Abstract
Background: Chlorogenic Acid (CA) has diverse, recognized health effects.
Objective: This study aimed to explore the effects of CA on fat reduction and the underlying mechanism of these effects.
Materials and Methods: First, we established a Monosodium Glutamate (MSG)-induced obesity mouse model and subjected the mice to 4 weeks of CA gavage. Then, we established an oleic acidinduced model of human fatty liver in HepG2 cells, and administered a CA intervention to the cells for 48 h. Finally, we used Oil red O staining, biochemical detection kits, RT-PCR and Western blot analysis to evaluate the effects of CA on fat reduction and on related pathways.

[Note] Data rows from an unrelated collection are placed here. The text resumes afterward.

==> src/rtl/seg7_pkg.sv <==
// seg7_pkg: shared constants and the display-source enum for the 7-segment
// scan controller and its slot timer.
package seg7_pkg;

    localparam int unsigned SEG7_DIGITS = 4;
    localparam int unsigned NIBBLE_W    = 4;
    localparam int unsigned IDX_W       = $clog2(SEG7_DIGITS);

    typedef enum logic {
        SRC_SYS = 1'b0,
        SRC_DBG = 1'b1
    } src_e;

endpackage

Results: The CA treatment could reduce fat accumulation in the liver and reduce blood lipid levels. In addition, CA decreased the mRNA and protein levels of peroxisome proliferator-activated receptor gamma, coactivator 1 α (PGC-1α) and Uncoupling Protein 1 (UCP1) in the MSG-induced obesity mouse model and the oleic acid-induced HepG2 cells.
Conclusion: Based on the above results, we deduced that CA could reduce body weight and fat deposition in vitro and in vivo and that the mechanism may be related to the PGC-1α/UCP-1 pathway. CA can be developed as a drug to lower blood lipids and to treat obesity.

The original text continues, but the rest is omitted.